Fig. 2. PhIP-Seq provides exceptional coverage of the S. mansoni proteome.

a The histogram illustrates the number of different peptides detected in 167 sequenced samples from a phage-display library encoding 119,747 unique peptides. The samples include two input libraries (input), 138 PhIP-Seq duplicate samples obtained with 12 rhesus macaques’ plasma collected at six different time points, namely before infection (wk0), three time points post-infection (pi) (wk8pi, wk10pi, and wk12pi), as well as at two time points post-challenge (pc) (wk1pc and wk4pc); also, 15 PhIP-Seq samples were obtained at three time points, with five hamsters’ (Hm) sera each, collected at Hmwk0, Hmwk12, and Hmwk22, and 12 PhIP-Seq samples of negative controls (magnetic beads only, no plasma/serum). Different colors represent input libraries (yellow), the six different weeks at which the PhIP-Seq data were collected with rhesus macaques’ plasma (shades of blue and red), or the three PhIP-Seq datasets with hamster serum samples (shades of green), and PhIP-Seq negative controls (light blue; refer to the color legend on the right). The black line graph depicts the cumulative number of different peptides detected when combining sequencing data from the multiple samples.
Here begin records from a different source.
[src/rtl/register_write_arbiter.sv]
// Round-robin arbiter writing one requester's data into a shared register per edge.
// Define ARB_LOCK_EN to add the Lock port and the LOCKED burst state.
import arb_pkg::*;

module register_write_arbiter #(
    parameter int N_REQ = N_REQ_DEF,
    parameter int WIDTH = WIDTH_DEF,
    parameter int PW    = $clog2(N_REQ)
) (
    input  logic                   Clock,
    input  logic                   Reset,
    input  logic [N_REQ-1:0]       Req,
    input  logic [N_REQ*WIDTH-1:0] Data_In,
`ifdef ARB_LOCK_EN
    input  logic [N_REQ-1:0]       Lock,
`endif
    output logic [N_REQ-1:0]       Grant,
    output logic [WIDTH-1:0]       Data_Out,
    output logic [PW-1:0]          Owner,
    output logic                   Valid
);
    arb_state_t       state_reg;
    logic [PW-1:0]    ptr_reg;
    logic [PW-1:0]    ptr_next;
    logic [N_REQ-1:0] eff_req;
    logic [PW-1:0]    pick_winner;
    logic             pick_valid;
    logic             wr_en;
    logic [PW-1:0]    wr_idx;
    logic [N_REQ-1:0] wr_onehot;
    logic [WIDTH-1:0] data_arr [N_REQ];

    for (genvar gi = 0; gi < N_REQ; gi++) begin : g_unpack
        assign data_arr[gi] = Data_In[gi*WIDTH +: WIDTH];
    end

    // Masking with the current grant stops a held request from winning twice in a row.
    assign eff_req = Req & ~Grant;

    rr_priority_pick #(.N_REQ(N_REQ), .PW(PW)) u_pick (
        .req       (eff_req),
        .ptr       (ptr_reg),
        .winner    (pick_winner),
        .any_valid (pick_valid)
    );

    assign ptr_next  = (pick_winner == PW'(N_REQ - 1)) ? '0 : pick_winner + PW'(1);
    assign wr_onehot = N_REQ'(1) << wr_idx;

    always_comb begin
        wr_idx = pick_winner;
        wr_en  = pick_valid;
`ifdef ARB_LOCK_EN
        if (state_reg == LOCKED) begin
            wr_idx = Owner;
            wr_en  = Lock[Owner] & Req[Owner];
        end
`endif
    end

    always_ff @(posedge Clock or negedge Reset) begin
        if (!Reset) begin
            state_reg <= IDLE;
            ptr_reg   <= '0;
            Grant     <= '0;
            Owner     <= '0;
            Valid     <= 1'b0;
        end else begin
            Grant <= wr_en ? wr_onehot : '0;
            Valid <= wr_en;
            if (wr_en) begin
                Owner <= wr_idx;
            end
            case (state_reg)
                IDLE, GRANT: begin
                    if (pick_valid) begin
                        ptr_reg <= ptr_next;
`ifdef ARB_LOCK_EN
                        state_reg <= Lock[pick_winner] ? LOCKED : GRANT;
`else
                        state_reg <= GRANT;
`endif
                    end else begin
                        state_reg <= IDLE;
                    end
                end
`ifdef ARB_LOCK_EN
                // Ptr already points past the owner from the entry edge.
                LOCKED: begin
                    if (!Lock[Owner]) begin
                        state_reg <= IDLE;
                    end
                end
`endif
                default: state_reg <= IDLE;
            endcase
        end
    end

    // Shared storage register, enabled by the write decision.
    always_ff @(posedge Clock or negedge Reset) begin
        if (!Reset) begin
            Data_Out <= '0;
        end else if (wr_en) begin
            Data_Out <= data_arr[wr_idx];
        end
    end
endmodule
==> src/rtl/seq_div_48by24_pkg.sv <==
// Shared definitions for the sequential restoring divider: default width and FSM encoding.
package seq_div_48by24_pkg;
  localparam int DIV_WIDTH = 24;

  typedef enum logic [1:0] {
    IDLE = 2'd0,
    RUN  = 2'd1,
    DONE = 2'd2
  } div_state_e;
endpackage

==> src/rtl/seq_div_48by24_div_step_unit.sv <==
// One restoring-division step: shift in the next dividend bit, subtract the divisor if it fits.
module div_step_unit
  import seq_div_48by24_pkg::*;
#(
  parameter int WIDTH = DIV_WIDTH
) (
  input  logic [WIDTH:0]   i_p,
  input  logic             i_bit,
  input  logic [WIDTH-1:0] i_divisor,
  output logic [WIDTH:0]   o_p,
  output logic             o_qbit
);
  logic [WIDTH:0] w_shift;
  logic [WIDTH:0] w_diff;

  assign w_shift = {i_p[WIDTH-1:0], i_bit};
  assign w_diff  = w_shift - {1'b0, i_divisor};
  // A set top bit in P would shift out past WIDTH+1 bits, so the divisor always fits then.
  assign o_qbit  = i_p[WIDTH] | (w_shift >= {1'b0, i_divisor});
  assign o_p     = o_qbit ? w_diff : w_shift;
endmodule

==> src/rtl/seq_div_48by24.sv <==
// Sequential restoring divider: 2*WIDTH-bit dividend by WIDTH-bit divisor, one quotient bit per clock.
module seq_div_48by24
  import seq_div_48by24_pkg::*;
#(
  parameter int WIDTH = DIV_WIDTH
) (
  input  logic                 clk,
  input  logic                 rst,
  input  logic                 start,
  input  logic [2*WIDTH-1:0]   dividend,
  input  logic [WIDTH-1:0]     divisor,
  output logic [2*WIDTH-1:0]   quotient,
  output logic [WIDTH-1:0]     remainder,
  output logic                 busy,
  output logic                 done,
  output logic                 div_by_zero
);
  localparam int QW = 2 * WIDTH;
  localparam int CW = $clog2(QW);
  localparam logic [CW-1:0] LAST = CW'(QW - 1);

  div_state_e     r_state, w_state_nxt;
  logic [WIDTH:0] r_p, w_p_nxt;
  logic [QW-1:0]  r_q;
  logic [WIDTH-1:0] r_d;
  logic [CW-1:0]  r_cnt;
  logic           w_qbit, w_accept, w_last;

  div_step_unit #(.WIDTH(WIDTH)) u_step (
    .i_p      (r_p),
    .i_bit    (r_q[QW-1]),
    .i_divisor(r_d),
    .o_p      (w_p_nxt),
    .o_qbit   (w_qbit)
  );

  assign w_last = (r_cnt == LAST);
  assign busy   = (r_state == RUN);
  assign done   = (r_state == DONE);

  always_ff @(posedge clk) begin
    if (!rst) r_state <= IDLE;
    else      r_state <= w_state_nxt;
  end

  always_comb begin
    w_state_nxt = r_state;
    w_accept    = 1'b0;
    case (r_state)
      IDLE: if (start) begin
        w_accept    = 1'b1;
        w_state_nxt = (divisor == '0) ? DONE : RUN;
      end
      RUN:  if (w_last) w_state_nxt = DONE;
      DONE: w_state_nxt = IDLE;
      default: w_state_nxt = IDLE;
    endcase
  end

  always_ff @(posedge clk) begin
    if (!rst) begin
      r_p         <= '0;
      r_q         <= '0;
      r_d         <= '0;
      r_cnt       <= '0;
      quotient    <= '0;
      remainder   <= '0;
      div_by_zero <= 1'b0;
    end else if (w_accept) begin
      r_p   <= '0;
      r_q   <= dividend;
      r_d   <= divisor;
      r_cnt <= '0;
      // Zero divisor skips iteration and reports the saturated quotient immediately.
      if (divisor == '0) begin
        quotient    <= '1;
        remainder   <= dividend[WIDTH-1:0];
        div_by_zero <= 1'b1;
      end else begin
        quotient    <= '0;
        remainder   <= '0;
        div_by_zero <= 1'b0;
      end
    end else if (r_state == RUN) begin
      r_p   <= w_p_nxt;
      r_q   <= {r_q[QW-2:0], w_qbit};
      r_cnt <= r_cnt + 1'b1;
      if (w_last) begin
        quotient  <= {r_q[QW-2:0], w_qbit};
        remainder <= w_p_nxt[WIDTH-1:0];
      end
    end
  end
endmodule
For the line graph, the X-axis represents the number of combined samples, while the Y-axis represents the number of different peptides detected. b The bar graph provides an overview of the library coverage based on the sequenced data from all samples, focusing on the representation of peptides (left bar) and proteins (right bar). The Y-axis shows the percentage of represented (gray) or non-represented (orange) peptides (left bar), and the percentage of fully represented (gray) or incomplete (black) proteins (right bar) (see legend on the right side of the graph).